Italy’s antitrust regulator has given the green light to Sky’s agreement with Mediaset on the future of the Italian digital-terrestrial platform operated by Mediaset’s R2 on condition that the pay TV operator does not strike any exclusive deals for content or linear channels on streaming platforms for a period of three years.
The competition watchdog said that the combination of Sky and the digital-terrestrial platform had “irreversible” anti-competitive effects that were not mitigated by Mediaset retaining control of R2 after the AGCM declined to grant unconditional approval of the sale of the unit to Sky in April because of the absence of pay TV competitors on the terrestrial network.
The sale was agreed as part of Mediaset’s wider agreement with Sky signed in 2017 that saw Mediaset make its pay TV services available on Sky’s platform and gave Sky access to its digital-terrestrial TV platform.

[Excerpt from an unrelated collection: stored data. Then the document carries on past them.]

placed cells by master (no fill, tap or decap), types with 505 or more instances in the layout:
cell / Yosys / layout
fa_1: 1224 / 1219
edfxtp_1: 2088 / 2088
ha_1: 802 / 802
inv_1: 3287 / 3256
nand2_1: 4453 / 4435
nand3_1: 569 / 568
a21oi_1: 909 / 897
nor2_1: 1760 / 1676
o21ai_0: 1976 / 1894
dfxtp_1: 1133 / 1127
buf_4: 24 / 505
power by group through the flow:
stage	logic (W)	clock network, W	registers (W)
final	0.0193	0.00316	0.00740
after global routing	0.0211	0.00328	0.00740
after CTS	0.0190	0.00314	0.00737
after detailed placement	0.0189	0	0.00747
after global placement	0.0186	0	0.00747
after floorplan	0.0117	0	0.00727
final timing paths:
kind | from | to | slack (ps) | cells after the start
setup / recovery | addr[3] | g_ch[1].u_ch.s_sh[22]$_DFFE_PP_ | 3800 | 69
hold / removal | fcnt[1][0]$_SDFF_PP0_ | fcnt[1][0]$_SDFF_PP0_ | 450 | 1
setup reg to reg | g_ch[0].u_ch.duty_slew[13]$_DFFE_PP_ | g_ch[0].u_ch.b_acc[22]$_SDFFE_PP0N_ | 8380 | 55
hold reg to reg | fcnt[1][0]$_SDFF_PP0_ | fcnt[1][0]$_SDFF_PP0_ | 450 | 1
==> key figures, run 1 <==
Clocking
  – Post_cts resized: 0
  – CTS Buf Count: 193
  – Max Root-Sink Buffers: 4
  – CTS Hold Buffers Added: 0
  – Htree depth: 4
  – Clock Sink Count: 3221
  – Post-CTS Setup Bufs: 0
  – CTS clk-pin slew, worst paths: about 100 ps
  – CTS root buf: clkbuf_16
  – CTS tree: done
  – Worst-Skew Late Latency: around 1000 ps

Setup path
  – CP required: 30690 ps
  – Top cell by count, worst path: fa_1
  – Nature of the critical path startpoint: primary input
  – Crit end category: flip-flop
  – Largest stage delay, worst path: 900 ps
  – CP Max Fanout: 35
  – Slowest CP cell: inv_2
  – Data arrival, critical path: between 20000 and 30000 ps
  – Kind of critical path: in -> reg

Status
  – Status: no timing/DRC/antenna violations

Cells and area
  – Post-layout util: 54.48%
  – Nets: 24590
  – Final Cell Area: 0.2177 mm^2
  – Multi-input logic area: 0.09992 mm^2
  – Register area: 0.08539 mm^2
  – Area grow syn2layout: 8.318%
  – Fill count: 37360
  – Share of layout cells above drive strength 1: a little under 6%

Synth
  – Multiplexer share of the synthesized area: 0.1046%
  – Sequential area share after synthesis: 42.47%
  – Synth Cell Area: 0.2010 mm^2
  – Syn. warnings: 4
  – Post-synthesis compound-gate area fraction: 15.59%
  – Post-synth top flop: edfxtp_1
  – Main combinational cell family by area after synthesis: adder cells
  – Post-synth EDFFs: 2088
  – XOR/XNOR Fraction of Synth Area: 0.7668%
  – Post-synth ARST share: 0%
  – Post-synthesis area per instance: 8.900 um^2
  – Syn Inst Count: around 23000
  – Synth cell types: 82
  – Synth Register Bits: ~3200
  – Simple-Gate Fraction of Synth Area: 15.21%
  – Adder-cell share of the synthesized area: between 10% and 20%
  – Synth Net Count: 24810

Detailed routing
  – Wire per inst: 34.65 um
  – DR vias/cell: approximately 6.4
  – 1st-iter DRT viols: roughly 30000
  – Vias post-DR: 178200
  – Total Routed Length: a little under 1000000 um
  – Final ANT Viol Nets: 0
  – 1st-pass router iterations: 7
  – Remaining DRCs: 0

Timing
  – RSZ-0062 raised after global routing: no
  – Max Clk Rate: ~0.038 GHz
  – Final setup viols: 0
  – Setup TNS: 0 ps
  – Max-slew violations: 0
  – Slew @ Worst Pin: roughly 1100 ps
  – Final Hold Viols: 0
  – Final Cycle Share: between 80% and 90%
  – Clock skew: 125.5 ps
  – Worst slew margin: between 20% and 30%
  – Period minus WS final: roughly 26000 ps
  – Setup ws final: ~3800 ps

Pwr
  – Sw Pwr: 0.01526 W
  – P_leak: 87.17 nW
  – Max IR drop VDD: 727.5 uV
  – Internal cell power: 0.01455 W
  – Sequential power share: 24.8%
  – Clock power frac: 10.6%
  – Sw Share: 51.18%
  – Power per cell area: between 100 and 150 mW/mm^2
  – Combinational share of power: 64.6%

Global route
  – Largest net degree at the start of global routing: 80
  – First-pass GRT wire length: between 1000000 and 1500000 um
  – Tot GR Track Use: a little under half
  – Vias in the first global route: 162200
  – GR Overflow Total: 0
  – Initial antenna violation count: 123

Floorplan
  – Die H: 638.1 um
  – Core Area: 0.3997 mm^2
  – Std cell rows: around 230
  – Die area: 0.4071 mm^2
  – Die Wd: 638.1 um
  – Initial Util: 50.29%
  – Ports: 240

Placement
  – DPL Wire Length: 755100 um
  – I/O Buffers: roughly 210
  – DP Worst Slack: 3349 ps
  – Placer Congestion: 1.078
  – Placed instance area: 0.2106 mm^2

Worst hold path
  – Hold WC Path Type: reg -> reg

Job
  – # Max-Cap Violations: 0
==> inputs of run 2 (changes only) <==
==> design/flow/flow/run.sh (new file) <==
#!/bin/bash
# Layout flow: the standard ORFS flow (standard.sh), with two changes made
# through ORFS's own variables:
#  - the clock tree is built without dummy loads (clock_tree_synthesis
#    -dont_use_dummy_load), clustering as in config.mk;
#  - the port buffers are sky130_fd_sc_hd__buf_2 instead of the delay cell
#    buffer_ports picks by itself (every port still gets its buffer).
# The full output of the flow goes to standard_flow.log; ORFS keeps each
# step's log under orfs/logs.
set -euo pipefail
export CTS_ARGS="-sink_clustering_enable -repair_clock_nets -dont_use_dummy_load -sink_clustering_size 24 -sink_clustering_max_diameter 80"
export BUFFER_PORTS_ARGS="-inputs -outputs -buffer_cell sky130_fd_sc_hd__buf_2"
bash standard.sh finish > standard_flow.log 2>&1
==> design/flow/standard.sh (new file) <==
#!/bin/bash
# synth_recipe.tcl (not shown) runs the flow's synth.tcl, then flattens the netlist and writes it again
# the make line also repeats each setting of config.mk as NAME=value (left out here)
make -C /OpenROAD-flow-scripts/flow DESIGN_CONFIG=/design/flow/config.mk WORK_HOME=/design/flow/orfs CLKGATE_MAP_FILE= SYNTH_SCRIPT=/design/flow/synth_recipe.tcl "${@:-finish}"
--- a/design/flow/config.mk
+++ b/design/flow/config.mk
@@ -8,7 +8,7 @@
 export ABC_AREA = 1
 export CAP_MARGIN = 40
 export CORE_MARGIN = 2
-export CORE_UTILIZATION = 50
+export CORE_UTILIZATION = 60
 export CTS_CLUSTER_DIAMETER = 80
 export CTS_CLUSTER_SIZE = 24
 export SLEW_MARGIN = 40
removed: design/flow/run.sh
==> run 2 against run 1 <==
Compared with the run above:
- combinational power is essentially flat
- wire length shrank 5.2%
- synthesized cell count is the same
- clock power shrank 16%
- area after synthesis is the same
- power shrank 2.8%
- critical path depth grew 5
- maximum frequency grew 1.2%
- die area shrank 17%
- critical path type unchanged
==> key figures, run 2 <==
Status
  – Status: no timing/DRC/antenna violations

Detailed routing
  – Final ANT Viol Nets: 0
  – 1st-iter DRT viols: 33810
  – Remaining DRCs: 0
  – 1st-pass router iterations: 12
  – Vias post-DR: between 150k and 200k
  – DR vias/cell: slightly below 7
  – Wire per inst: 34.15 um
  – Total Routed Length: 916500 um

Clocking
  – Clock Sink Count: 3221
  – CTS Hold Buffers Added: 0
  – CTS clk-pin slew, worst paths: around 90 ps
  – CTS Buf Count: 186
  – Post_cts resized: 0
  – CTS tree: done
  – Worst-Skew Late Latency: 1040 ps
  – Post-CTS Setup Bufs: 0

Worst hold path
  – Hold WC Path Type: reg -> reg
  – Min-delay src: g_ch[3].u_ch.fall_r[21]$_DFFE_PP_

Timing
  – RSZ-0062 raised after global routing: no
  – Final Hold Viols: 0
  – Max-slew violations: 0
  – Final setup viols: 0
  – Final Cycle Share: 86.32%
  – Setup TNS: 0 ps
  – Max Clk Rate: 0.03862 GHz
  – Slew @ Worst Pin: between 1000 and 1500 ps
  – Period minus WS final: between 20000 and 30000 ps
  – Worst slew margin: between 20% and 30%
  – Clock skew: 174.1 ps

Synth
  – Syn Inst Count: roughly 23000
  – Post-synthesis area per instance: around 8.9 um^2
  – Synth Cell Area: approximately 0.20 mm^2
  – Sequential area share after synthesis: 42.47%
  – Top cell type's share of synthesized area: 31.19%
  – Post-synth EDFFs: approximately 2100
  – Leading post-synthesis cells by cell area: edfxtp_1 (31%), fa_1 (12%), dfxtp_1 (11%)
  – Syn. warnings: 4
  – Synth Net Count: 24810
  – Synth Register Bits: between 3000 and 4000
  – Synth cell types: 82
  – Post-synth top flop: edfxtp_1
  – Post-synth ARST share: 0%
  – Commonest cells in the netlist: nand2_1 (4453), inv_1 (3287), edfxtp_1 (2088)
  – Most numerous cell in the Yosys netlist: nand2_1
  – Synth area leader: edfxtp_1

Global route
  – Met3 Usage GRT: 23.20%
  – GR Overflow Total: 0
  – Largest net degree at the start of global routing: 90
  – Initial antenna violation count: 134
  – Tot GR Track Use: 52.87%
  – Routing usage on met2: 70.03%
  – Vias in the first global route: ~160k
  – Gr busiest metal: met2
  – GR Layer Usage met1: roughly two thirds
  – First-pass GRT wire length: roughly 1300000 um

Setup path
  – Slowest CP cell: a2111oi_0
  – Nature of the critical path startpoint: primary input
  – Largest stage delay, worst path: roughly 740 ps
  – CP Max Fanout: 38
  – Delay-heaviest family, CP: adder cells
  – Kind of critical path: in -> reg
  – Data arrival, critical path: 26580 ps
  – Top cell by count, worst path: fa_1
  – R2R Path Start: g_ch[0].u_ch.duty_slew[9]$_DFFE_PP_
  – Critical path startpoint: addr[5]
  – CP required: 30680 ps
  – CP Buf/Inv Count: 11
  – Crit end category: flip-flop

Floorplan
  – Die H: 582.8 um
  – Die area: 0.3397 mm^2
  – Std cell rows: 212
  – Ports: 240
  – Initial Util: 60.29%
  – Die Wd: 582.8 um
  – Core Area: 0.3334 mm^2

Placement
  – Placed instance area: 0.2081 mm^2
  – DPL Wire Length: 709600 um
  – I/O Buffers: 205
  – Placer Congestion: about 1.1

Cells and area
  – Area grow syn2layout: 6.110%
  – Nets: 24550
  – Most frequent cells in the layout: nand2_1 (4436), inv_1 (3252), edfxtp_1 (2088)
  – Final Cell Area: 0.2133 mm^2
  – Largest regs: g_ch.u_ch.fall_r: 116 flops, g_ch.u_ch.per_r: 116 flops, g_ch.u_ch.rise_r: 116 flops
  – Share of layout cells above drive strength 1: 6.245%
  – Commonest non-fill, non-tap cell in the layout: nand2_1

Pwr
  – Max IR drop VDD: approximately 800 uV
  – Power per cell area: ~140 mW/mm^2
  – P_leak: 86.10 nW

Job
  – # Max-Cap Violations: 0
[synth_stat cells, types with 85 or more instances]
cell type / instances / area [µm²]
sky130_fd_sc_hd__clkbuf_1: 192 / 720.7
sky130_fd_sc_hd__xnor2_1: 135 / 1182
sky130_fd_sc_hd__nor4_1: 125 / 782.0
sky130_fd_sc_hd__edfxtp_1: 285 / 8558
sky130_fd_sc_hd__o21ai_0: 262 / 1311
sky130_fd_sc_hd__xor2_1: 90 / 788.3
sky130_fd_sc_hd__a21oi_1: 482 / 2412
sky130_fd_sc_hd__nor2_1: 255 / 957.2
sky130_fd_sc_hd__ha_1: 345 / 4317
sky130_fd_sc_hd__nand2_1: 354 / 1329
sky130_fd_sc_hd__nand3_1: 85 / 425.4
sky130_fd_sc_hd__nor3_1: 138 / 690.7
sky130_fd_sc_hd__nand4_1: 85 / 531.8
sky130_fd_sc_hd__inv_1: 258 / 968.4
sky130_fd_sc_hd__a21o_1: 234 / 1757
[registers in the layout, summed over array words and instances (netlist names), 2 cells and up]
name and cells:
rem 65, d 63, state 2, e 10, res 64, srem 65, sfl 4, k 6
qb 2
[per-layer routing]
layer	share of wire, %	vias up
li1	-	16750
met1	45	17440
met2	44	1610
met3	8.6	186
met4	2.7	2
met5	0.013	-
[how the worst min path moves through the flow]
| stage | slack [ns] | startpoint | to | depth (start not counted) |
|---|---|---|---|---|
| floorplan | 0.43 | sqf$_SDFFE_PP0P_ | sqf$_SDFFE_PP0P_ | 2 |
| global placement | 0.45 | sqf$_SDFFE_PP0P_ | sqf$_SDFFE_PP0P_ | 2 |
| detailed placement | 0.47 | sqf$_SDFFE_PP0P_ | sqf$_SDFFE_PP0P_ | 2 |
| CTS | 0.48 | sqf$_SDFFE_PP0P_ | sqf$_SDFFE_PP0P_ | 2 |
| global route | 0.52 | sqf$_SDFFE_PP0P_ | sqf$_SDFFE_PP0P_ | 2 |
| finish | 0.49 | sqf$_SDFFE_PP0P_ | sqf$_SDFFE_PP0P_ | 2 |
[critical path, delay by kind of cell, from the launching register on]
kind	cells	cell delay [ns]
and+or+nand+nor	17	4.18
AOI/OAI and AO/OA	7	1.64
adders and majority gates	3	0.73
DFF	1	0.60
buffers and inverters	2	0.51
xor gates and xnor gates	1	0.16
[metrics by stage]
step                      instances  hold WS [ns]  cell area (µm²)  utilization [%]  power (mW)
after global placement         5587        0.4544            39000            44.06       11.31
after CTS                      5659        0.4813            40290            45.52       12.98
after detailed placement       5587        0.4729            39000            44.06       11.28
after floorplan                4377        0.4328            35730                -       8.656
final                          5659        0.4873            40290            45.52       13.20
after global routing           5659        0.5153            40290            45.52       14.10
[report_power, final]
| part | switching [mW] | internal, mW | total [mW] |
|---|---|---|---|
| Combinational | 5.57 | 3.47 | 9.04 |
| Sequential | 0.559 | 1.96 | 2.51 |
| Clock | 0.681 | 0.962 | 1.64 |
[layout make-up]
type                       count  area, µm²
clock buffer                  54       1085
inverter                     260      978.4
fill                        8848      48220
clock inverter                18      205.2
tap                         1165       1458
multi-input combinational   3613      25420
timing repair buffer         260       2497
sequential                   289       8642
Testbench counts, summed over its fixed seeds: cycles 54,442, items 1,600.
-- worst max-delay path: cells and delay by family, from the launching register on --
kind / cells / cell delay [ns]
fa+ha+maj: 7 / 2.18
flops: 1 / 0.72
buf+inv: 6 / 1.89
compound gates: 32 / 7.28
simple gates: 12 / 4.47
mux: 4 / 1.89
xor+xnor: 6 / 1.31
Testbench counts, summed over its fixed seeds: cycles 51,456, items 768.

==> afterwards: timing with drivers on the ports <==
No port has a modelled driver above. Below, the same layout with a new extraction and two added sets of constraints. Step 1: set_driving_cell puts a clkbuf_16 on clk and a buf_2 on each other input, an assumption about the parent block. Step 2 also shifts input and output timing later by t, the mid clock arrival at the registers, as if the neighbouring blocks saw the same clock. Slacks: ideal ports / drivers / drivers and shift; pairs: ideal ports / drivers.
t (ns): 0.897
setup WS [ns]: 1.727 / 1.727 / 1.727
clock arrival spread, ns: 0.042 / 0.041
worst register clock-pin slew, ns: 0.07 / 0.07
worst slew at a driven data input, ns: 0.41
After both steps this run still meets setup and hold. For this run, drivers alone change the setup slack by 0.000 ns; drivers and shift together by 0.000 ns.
Context: an optimization exercise on an open-source flow, tuned for small area, a short achievable clock period and few clock cycles per item. The choices shown serve that exercise and are no tape-out recipe. In this exercise RTL edits were held to simulation tests only and were not proved equivalent to the original.

==> design/flow/design.v <==
module cmp_decoder (
    input  wire        clk,
    input  wire        rst,         
    input  wire [1:0]  cfg_fmt,     
    input  wire [1:0]  cfg_type,    
    input  wire        cfg_pred,    
    input  wire [2:0]  cfg_e,       
    input  wire [15:0] cfg_npix,    
    input  wire [15:0] cfg_len,     
    input  wire        in_valid,
    output wire        in_ready,
    input  wire [31:0] in_data,
    output reg         out_valid,
    input  wire        out_ready,
    output reg  [15:0] out_pix,
    output reg         out_last,
    output reg  [31:0] res_crc,     
    output reg         res_err      
);
    localparam [1:0] T_RAW = 2'd1, T_BOUNDED = 2'd3;    
    localparam [31:0] CRC_POLY = 32'h82F6_3B78;         
    reg        busy;         
    reg [1:0]  fmt_r;
    reg [1:0]  type_r;
    reg        pred_r;
    reg [2:0]  e_r;
    reg [18:0] lenbits;      
    reg [14:0] words_left;   
    reg [15:0] pix_left;     
    reg [15:0] idx;          
    reg [95:0] buf_r;        
    reg [6:0]  cnt;          
    reg [19:0] used;         
    reg [15:0] h1;           
    reg [15:0] h2;           
    reg [21:0] a_r [0:3];
    reg [6:0]  n_r [0:3];
    reg [15:0] mprev;
    reg [31:0] crc;
    reg [2:0]  cbits;
    wire [4:0]  b    = (fmt_r == 2'd0) ? 5'd10 : (fmt_r == 2'd1) ? 5'd12 : 5'd16;
    wire [16:0] size = 17'd1 << b;
    wire [15:0] maxv = size[15:0] - 16'd1;
    wire [15:0] half = size[16:1];
    reg [15:0] p;
    always @(*) begin
        if (!pred_r)
            p = (idx >= 16'd1) ? h1 : half;
        else
            p = (idx >= 16'd2) ? h2 : (idx == 16'd1) ? h1 : half;
    end
    reg [1:0] c;
    always @(*) begin
        if (mprev == 16'd0)       c = 2'd0;
        else if (mprev <= 16'd2)  c = 2'd1;
        else if (mprev <= 16'd14) c = 2'd2;
        else                      c = 2'd3;
    end
    wire [21:0] a_c = a_r[c];
    wire [6:0]  n_c = n_r[c];
    reg  [4:0]  k;
    integer kk;
    always @(*) begin
        k = 5'd17;
        for (kk = 17; kk >= 0; kk = kk - 1)
            if (({22'd0, n_c} << kk) >= {7'd0, a_c})
                k = kk[4:0];
    end
    reg [4:0] q;             
    integer qi;
    always @(*) begin
        q = 5'd24;
        for (qi = 23; qi >= 0; qi = qi - 1)
            if (!buf_r[qi])
                q = qi[4:0];
    end
    wire [95:0] after_q = buf_r >> (q + 5'd1);
    wire [95:0] after_e = buf_r >> 24;
    wire [16:0] kmask   = (17'd1 << k) - 17'd1;
    wire [16:0] rbits   = after_q[16:0] & kmask;    
    reg [16:0] m;
    reg [5:0]  dlen;
    always @(*) begin
        if (type_r == T_RAW) begin
            m    = 17'd0;
            dlen = {1'b0, b};
        end else if (q < 5'd24) begin
            m    = ({12'd0, q} << k) | rbits;
            dlen = {1'b0, q} + 6'd1 + {1'b0, k};
        end else begin
            m    = after_e[16:0] & {1'b0, maxv};
            dlen = 6'd24 + {1'b0, b};
        end
    end
    wire signed [17:0] ev = m[0] ? -$signed({2'b00, m[16:1]}) - 18'sd1
                                 :  $signed({2'b00, m[16:1]});
    wire [4:0]  w = {1'b0, e_r, 1'b0} + 5'd1;           
    wire signed [22:0] hb_full = $signed({7'd0, p}) + ev * $signed({1'b0, w});
    wire [15:0] hc_full = p + ev[15:0];
    reg [15:0] hnew;
    always @(*) begin
        if (type_r == T_RAW)
            hnew = buf_r[15:0] & maxv;
        else if (type_r == T_BOUNDED) begin
            if (hb_full < 0)
                hnew = 16'd0;
            else if (hb_full > $signed({7'd0, maxv}))
                hnew = maxv;
            else
                hnew = hb_full[15:0];
        end else
            hnew = hc_full[15:0] & maxv;
    end
    function [31:0] crc_bits;
        input [31:0] cin;
        input [15:0] data;
        input [4:0]  nb;
        integer i;
        reg [31:0] cc;
        begin
            cc = cin;
            for (i = 0; i < 16; i = i + 1)
                if (i < nb)
                    cc = (cc[0] ^ data[i]) ? ((cc >> 1) ^ CRC_POLY) : (cc >> 1);
            crc_bits = cc;
        end
    endfunction
    wire [31:0] crc_new = crc_bits(crc, hnew, b);
    wire [2:0]  cb_new  = cbits + b[2:0];
    wire [2:0]  pad     = 3'd0 - cb_new;
    wire [31:0] crc_fin = crc_bits(crc_new, 16'd0, {2'b00, pad}) ^ 32'hFFFF_FFFF;
    wire slot_free = !out_valid || out_ready;
    wire decode = busy && (pix_left != 16'd0) && slot_free
                  && ((cnt >= 7'd40) || (words_left == 15'd0));
    assign in_ready = !busy || ((words_left != 15'd0) && ((cnt <= 7'd64) || (pix_left == 16'd0)));
    wire accept = in_valid && in_ready;
    wire [95:0] buf1 = decode ? (buf_r >> dlen) : buf_r;
    wire [6:0]  cnt1 = decode ? ((cnt > {1'b0, dlen}) ? cnt - {1'b0, dlen} : 7'd0) : cnt;
    wire [19:0] used_new = used + {14'd0, dlen};
    wire [16:0] nwords = ({1'b0, cfg_len} + 17'd3) >> 2;
    integer j;
    always @(posedge clk) begin
        if (rst) begin
            busy      <= 1'b0;
            out_valid <= 1'b0;
            out_last  <= 1'b0;
            words_left <= 15'd0;
            pix_left  <= 16'd0;
            cnt       <= 7'd0;
            buf_r     <= 96'd0;
        end else begin
            if (out_valid && out_ready)
                out_valid <= 1'b0;
            buf_r <= buf1;
            cnt   <= cnt1;
            if (decode) begin
                out_valid <= 1'b1;
                out_pix   <= hnew;
                out_last  <= (pix_left == 16'd1);
                if (pix_left == 16'd1) begin
                    res_crc <= crc_fin;
                    res_err <= (used_new > {1'b0, lenbits});
                end
                pix_left <= pix_left - 16'd1;
                idx      <= idx + 16'd1;
                used     <= used_new;
                h2       <= h1;
                h1       <= hnew;
                mprev    <= m[15:0];
                crc      <= crc_new;
                cbits    <= cb_new;
                if (type_r != T_RAW) begin
                    if (n_c == 7'd63) begin
                        a_r[c] <= (a_c + {5'd0, m}) >> 1;
                        n_r[c] <= 7'd32;
                    end else begin
                        a_r[c] <= a_c + {5'd0, m};
                        n_r[c] <= n_c + 7'd1;
                    end
                end
            end
            if (busy && (words_left == 15'd0) && (pix_left == 16'd0))
                busy <= 1'b0;
            if (accept) begin
                if (!busy) begin
                    busy       <= 1'b1;
                    fmt_r      <= cfg_fmt;
                    type_r     <= cfg_type;
                    pred_r     <= cfg_pred;
                    e_r        <= cfg_e;
                    lenbits    <= {cfg_len, 3'b000};
                    words_left <= nwords[14:0] - 15'd1;
                    pix_left   <= cfg_npix;
                    idx        <= 16'd0;
                    used       <= 20'd0;
                    mprev      <= 16'd0;
                    crc        <= 32'hFFFF_FFFF;
                    cbits      <= 3'd0;
                    buf_r      <= {64'd0, in_data};
                    cnt        <= 7'd32;
                    for (j = 0; j < 4; j = j + 1) begin
                        a_r[j] <= 22'd4;
                        n_r[j] <= 7'd1;
                    end
                end else begin
                    words_left <= words_left - 15'd1;
                    if (pix_left != 16'd0) begin
                        buf_r <= buf1 | ({64'd0, in_data} << cnt1);
                        cnt   <= cnt1 + 7'd32;
                    end
                end
            end
        end
    end
endmodule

Following the failure to secure approval for the deal, the pair struck an alternative agreement whereby Sky Mediaset agreed to continue to provide digital-terrestrial TV platform services to Sky on a “non-exclusive” basis.
The antitrust regulator, has now ruled that potential competition from online TV offerings can guarantee competition in pay TV despite its absence on the digital-terrestrial network.
The watchdog said that Sky’s agreement with Mediaset had strengthened the former’s dominant position in pay TV.
Mediaset announced last week that it was shutting down its Premium pay TV service on the DTT platform and making it an OTT-only service. The move was characterised as a reorientation of the pay TV business to take account of its lower subscriber base as a result of no longer having Serie A football rights.